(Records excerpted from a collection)
□ □ □ □ □

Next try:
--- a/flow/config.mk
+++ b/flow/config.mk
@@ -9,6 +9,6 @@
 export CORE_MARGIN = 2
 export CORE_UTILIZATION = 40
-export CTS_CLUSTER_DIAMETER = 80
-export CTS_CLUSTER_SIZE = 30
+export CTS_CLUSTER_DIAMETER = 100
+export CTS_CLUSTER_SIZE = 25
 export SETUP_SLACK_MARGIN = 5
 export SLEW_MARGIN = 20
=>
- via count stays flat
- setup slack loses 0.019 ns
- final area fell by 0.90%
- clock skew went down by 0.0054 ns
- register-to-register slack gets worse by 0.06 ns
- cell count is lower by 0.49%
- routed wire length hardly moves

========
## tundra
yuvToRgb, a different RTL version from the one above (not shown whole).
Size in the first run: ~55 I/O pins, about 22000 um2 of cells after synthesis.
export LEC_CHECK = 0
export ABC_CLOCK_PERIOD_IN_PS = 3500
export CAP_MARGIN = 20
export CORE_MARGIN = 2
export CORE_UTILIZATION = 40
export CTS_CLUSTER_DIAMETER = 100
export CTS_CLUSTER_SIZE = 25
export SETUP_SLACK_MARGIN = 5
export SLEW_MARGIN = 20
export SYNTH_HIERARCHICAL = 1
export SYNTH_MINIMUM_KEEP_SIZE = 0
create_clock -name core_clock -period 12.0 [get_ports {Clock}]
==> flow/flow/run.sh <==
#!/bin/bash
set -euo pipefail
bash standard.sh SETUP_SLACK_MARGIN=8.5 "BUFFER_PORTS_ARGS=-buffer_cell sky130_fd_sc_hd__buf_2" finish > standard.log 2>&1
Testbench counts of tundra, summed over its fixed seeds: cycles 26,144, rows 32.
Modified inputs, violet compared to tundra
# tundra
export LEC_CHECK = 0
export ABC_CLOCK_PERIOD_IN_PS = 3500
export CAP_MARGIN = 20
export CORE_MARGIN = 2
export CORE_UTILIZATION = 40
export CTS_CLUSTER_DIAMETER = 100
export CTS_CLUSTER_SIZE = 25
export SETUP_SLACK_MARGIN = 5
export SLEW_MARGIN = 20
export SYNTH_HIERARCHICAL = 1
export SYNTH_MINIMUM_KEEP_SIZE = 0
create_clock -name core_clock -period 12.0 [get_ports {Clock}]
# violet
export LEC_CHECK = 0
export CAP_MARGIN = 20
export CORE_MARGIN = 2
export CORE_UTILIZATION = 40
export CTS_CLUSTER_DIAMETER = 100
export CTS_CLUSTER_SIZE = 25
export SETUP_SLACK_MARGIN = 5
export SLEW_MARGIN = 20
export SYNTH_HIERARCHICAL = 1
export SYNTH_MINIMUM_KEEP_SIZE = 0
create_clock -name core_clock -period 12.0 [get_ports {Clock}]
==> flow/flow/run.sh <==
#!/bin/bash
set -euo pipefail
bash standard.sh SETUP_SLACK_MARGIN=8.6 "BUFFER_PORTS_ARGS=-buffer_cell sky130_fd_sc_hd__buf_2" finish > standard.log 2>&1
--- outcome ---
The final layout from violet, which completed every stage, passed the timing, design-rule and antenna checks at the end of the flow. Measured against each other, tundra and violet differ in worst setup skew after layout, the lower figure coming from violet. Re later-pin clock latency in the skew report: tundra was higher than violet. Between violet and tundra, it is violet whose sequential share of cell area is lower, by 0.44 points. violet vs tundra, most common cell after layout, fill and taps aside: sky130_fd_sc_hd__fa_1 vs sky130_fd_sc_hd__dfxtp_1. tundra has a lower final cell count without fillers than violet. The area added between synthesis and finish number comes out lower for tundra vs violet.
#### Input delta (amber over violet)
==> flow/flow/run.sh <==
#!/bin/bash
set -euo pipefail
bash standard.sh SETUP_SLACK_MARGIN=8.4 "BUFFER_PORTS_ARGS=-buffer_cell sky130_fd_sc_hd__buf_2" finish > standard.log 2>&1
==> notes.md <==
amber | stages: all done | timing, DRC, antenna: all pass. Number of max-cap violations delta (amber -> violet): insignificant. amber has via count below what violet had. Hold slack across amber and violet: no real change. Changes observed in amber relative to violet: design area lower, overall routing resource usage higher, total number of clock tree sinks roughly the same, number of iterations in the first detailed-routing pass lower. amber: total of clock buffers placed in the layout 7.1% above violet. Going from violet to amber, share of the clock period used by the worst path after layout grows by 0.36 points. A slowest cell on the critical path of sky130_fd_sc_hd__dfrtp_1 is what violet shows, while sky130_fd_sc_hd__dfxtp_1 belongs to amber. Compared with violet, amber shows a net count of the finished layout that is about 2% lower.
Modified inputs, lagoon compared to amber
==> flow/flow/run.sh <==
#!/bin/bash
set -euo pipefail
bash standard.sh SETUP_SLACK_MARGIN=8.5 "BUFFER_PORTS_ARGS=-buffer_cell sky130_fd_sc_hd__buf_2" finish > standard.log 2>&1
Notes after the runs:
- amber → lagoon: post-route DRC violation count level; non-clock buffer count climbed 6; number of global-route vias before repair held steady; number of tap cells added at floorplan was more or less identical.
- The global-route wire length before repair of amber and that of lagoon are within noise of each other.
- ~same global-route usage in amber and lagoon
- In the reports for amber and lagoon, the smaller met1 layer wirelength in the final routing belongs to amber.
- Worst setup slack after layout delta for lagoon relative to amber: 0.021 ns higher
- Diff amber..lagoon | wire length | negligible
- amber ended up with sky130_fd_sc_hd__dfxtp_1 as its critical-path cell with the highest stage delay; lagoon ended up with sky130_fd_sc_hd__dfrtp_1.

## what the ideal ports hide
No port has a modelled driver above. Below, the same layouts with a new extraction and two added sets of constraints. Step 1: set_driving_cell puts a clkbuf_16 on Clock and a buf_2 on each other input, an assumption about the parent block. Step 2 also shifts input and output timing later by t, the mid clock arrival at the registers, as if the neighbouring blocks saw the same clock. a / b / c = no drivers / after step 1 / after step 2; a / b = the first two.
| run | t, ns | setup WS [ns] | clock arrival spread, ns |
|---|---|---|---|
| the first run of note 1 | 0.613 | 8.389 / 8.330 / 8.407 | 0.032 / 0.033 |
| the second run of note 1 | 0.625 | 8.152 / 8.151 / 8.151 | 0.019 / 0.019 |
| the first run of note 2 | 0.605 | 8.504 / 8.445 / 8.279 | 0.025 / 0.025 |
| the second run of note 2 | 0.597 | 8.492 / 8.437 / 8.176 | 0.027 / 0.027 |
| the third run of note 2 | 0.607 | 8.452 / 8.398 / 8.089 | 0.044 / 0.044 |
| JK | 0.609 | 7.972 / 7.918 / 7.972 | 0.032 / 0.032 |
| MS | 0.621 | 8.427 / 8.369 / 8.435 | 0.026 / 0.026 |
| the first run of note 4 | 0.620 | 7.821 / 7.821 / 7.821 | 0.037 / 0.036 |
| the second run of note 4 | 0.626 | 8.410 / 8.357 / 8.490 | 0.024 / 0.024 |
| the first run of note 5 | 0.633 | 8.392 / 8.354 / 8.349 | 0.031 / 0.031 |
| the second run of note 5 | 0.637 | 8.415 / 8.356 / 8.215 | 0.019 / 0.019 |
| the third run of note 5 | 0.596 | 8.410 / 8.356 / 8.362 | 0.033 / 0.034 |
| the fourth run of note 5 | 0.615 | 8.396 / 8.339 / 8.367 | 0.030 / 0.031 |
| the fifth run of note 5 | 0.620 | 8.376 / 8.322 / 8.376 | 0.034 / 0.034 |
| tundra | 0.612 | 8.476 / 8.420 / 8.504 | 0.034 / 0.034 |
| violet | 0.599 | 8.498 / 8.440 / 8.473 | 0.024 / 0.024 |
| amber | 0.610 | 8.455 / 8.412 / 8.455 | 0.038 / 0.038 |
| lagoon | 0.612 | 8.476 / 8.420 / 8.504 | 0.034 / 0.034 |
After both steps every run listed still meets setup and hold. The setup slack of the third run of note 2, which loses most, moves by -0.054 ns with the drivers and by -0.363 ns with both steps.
This design comes from an exercise in tuning for a short achievable clock period and few clock cycles per item on the open sky130 flow, not from production work.
Where RTL was checked, it was by simulation tests only, not by an equivalence proof against the original.
No activity file was given, so power comes from the tool's default toggle rates.

Design mm_top, start of the top module:
module mm_top (
    input  logic         clk_buf,
    input  logic         sys_reset,
    input  logic         cmd_valid,
    input  logic [(4 * 8)-1:0] cmd_word,
    output logic         cmd_credit,
    output logic         res_valid,
    output mm_data_pkg::mm_acc_t      res_data,
    input  logic         res_credit,
    output logic         busy,
    output logic         done
);
Size in the first run: roughly 3600 cells after synthesis, ~1300 flip-flops, about 72 I/O pins, about 0.056 mm² of cells after synthesis.
Settings: LEC_CHECK=0, ABC_CLOCK_PERIOD_IN_PS=2500, CAP_MARGIN=20, CORE_MARGIN=2, CORE_UTILIZATION=40, CTS_CLUSTER_DIAMETER=100, CTS_CLUSTER_SIZE=24, SLEW_MARGIN=20, SYNTH_HIERARCHICAL=1; clock period 10.5 ns.
standard.sh (not shown) runs the stock make flow with config.mk's settings and CLKGATE_MAP_FILE= SYNTH_SCRIPT=/design/flow/synth_recipe.tcl, a recipe that flattens the netlist after the stock synthesis.
==> flow/flow/run.sh <==
#!/bin/bash
set -euo pipefail
here=$(cd "$(dirname "$0")" && pwd)
MARGIN=$(cat "$here/margin.txt" 2>/dev/null || echo 7.5)
extra="SETUP_SLACK_MARGIN=${MARGIN} TNS_END_PERCENT=100 MATCH_CELL_FOOTPRINT=0"
if [[ -f "$here/cts_args.txt" ]]; then
  extra="$extra CTS_ARGS='$(tr '\n' ' ' < "$here/cts_args.txt")'"
fi
python3 - "$extra" <<'PY'
import sys
s = open('standard.sh').read()
key = ' "${@:-finish}"'
assert key in s
s = s.replace(key, ' ' + sys.argv[1] + key)
open('standard_knobs.sh', 'w').write(s)
PY
bash standard_knobs.sh > make_flow.log 2>&1
The starting point completed without violations.
Next try:
--- a/flow/design.v
+++ b/flow/design.v
@@ -1754,19 +1754,18 @@
         end else begin
             owe1_q     <= owe1;
             owe2_q     <= owe2;
             early      <= (early == take) ? give : early;
             credit_q   <= give;
         end
     end
     mm_out_bit u_credit_out (
         .clk_buf   (clk_buf),
-        .sys_reset (sys_reset),
         .d         (give),
         .q         (cmd_credit)
     );
     always_ff @(posedge clk_buf or posedge sys_reset) begin
         if (sys_reset) begin
             expect_data <= 1'b0;
             sel_b       <= 1'b0;
             row         <= '0;
             started     <= 1'b0;
@@ -1785,25 +1784,23 @@
                     sel_b       <= (src_w[1:0] == mm_cmd_pkg::OP_LOAD_B);
                     row         <= src_w[3:2];
                 end
             end
         end
     end
 endmodule
 module mm_out_bit (
     input  logic clk_buf,
-    input  logic sys_reset,
     input  logic d,
     output logic q
 );
-    always_ff @(posedge clk_buf or posedge sys_reset) begin
-        if (sys_reset) q <= 1'b0;
-        else           q <= d;
+    always_ff @(posedge clk_buf) begin
+        q <= d;
     end
 endmodule
 `timescale 1ns/1ns
 module mm_result_drain (
     input  logic                 clk_buf,
     input  logic                 sys_reset,
     input  logic                 dot_v,
     input  logic signed [17:0]   dot,
     output logic                 res_valid,
@@ -1827,57 +1824,51 @@
     assign send         = (f_ne || dot_v) && cred_nz;
     assign rd           = f_ne && cred_nz;
     assign wr           = dot_v && (f_ne || !cred_nz);
     assign fcnt_next    = fcnt + C_W'(wr) - C_W'(rd);
     assign credits_next = credits - CRED_W'(send) + CRED_W'(cr_q);
     always_ff @(posedge clk_buf) begin
         if (wr) fifo[fwp] <= dot;
     end
     assign res_next = mm_data_pkg::mm_acc_t'(f_ne ? fifo[frp] : dot);
+    mm_out_bit u_valid_out (
+        .clk_buf (clk_buf),
+        .d       (send),
+        .q       (res_valid)
+    );
     genvar b;
     for (b = 0; b < 32; b++) begin : g_res
-        mm_res_bit u_bit (
+        mm_out_bit u_bit (
             .clk_buf (clk_buf),
             .d       (res_next[b]),
             .q       (res_data[b])
         );
     end
     always_ff @(posedge clk_buf or posedge sys_reset) begin
         if (sys_reset) begin
             fwp       <= '0;
             frp       <= '0;
             fcnt      <= '0;
             f_ne      <= 1'b0;
             cr_q      <= 1'b0;
             credits   <= CRED_W'(4);
             cred_nz   <= 1'b1;
-            res_valid <= 1'b0;
         end else begin
             if (wr) fwp <= fwp + 1'b1;
             if (rd) frp <= frp + 1'b1;
             fcnt      <= fcnt_next;
             f_ne      <= (fcnt_next != '0);
             cr_q      <= res_credit;
             credits   <= credits_next;
             cred_nz   <= (credits_next != '0);
-            res_valid <= send;
         end
     end
 endmodule
-module mm_res_bit (
-    input  logic clk_buf,
-    input  logic d,
-    output logic q
-);
-    always_ff @(posedge clk_buf) begin
-        q <= d;
-    end
-endmodule
 `timescale 1ns/1ns
 module mm_top (
     input  logic         clk_buf,
     input  logic         sys_reset,
     input  logic         cmd_valid,
     input  logic [(4 * 8)-1:0] cmd_word,
     output logic         cmd_credit,
     output logic         res_valid,
     output mm_data_pkg::mm_acc_t      res_data,
@@ -1935,19 +1926,20 @@
         .clk_buf    (clk_buf),
         .sys_reset  (sys_reset),
         .dot_v      (dot_v),
         .dot        (dot),
         .res_valid  (res_valid),
         .res_data   (res_data),
         .res_credit (res_credit),
         .send       (send)
     );
-    always_ff @(posedge clk_buf or posedge sys_reset) begin
-        if (sys_reset) begin
-            busy <= 1'b0;
-            done <= 1'b0;
-        end else begin
-            busy <= active;
-            done <= started && !active;
-        end
-    end
+    mm_out_bit u_busy_out (
+        .clk_buf (clk_buf),
+        .d       (active),
+        .q       (busy)
+    );
+    mm_out_bit u_done_out (
+        .clk_buf (clk_buf),
+        .d       (started && !active),
+        .q       (done)
+    );
 endmodule
Effect: Clock-buffer cell count does not change; hold slack barely changes; sequential power stays flat; global-route usage is lower by 0.17 points; cell area hardly moves; setup slack improves by 33 ps; clock skew stays flat; fmax grows by 1.0%; die area hardly moves; via count barely changes; critical path depth stays the same.
Testbench counts after the change, summed over its fixed seeds: cycles 5,265, products 320.
No functional check of the RTL was part of the first run of this note.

□ □ □ □ □

> **EXERCISE**
For this task, write out exactly the lines of the entries above, starting at the line with "0.027 / 0.027 |" and ending at the line with "8.490 | 0.024 / 0.024 |", both included, and no others.

> **EXERCISE SOLUTION**
| the second run of note 2 | 0.597 | 8.492 / 8.437 / 8.176 | 0.027 / 0.027 |
| the third run of note 2 | 0.607 | 8.452 / 8.398 / 8.089 | 0.044 / 0.044 |
| JK | 0.609 | 7.972 / 7.918 / 7.972 | 0.032 / 0.032 |
| MS | 0.621 | 8.427 / 8.369 / 8.435 | 0.026 / 0.026 |
| the first run of note 4 | 0.620 | 7.821 / 7.821 / 7.821 | 0.037 / 0.036 |
| the second run of note 4 | 0.626 | 8.410 / 8.357 / 8.490 | 0.024 / 0.024 |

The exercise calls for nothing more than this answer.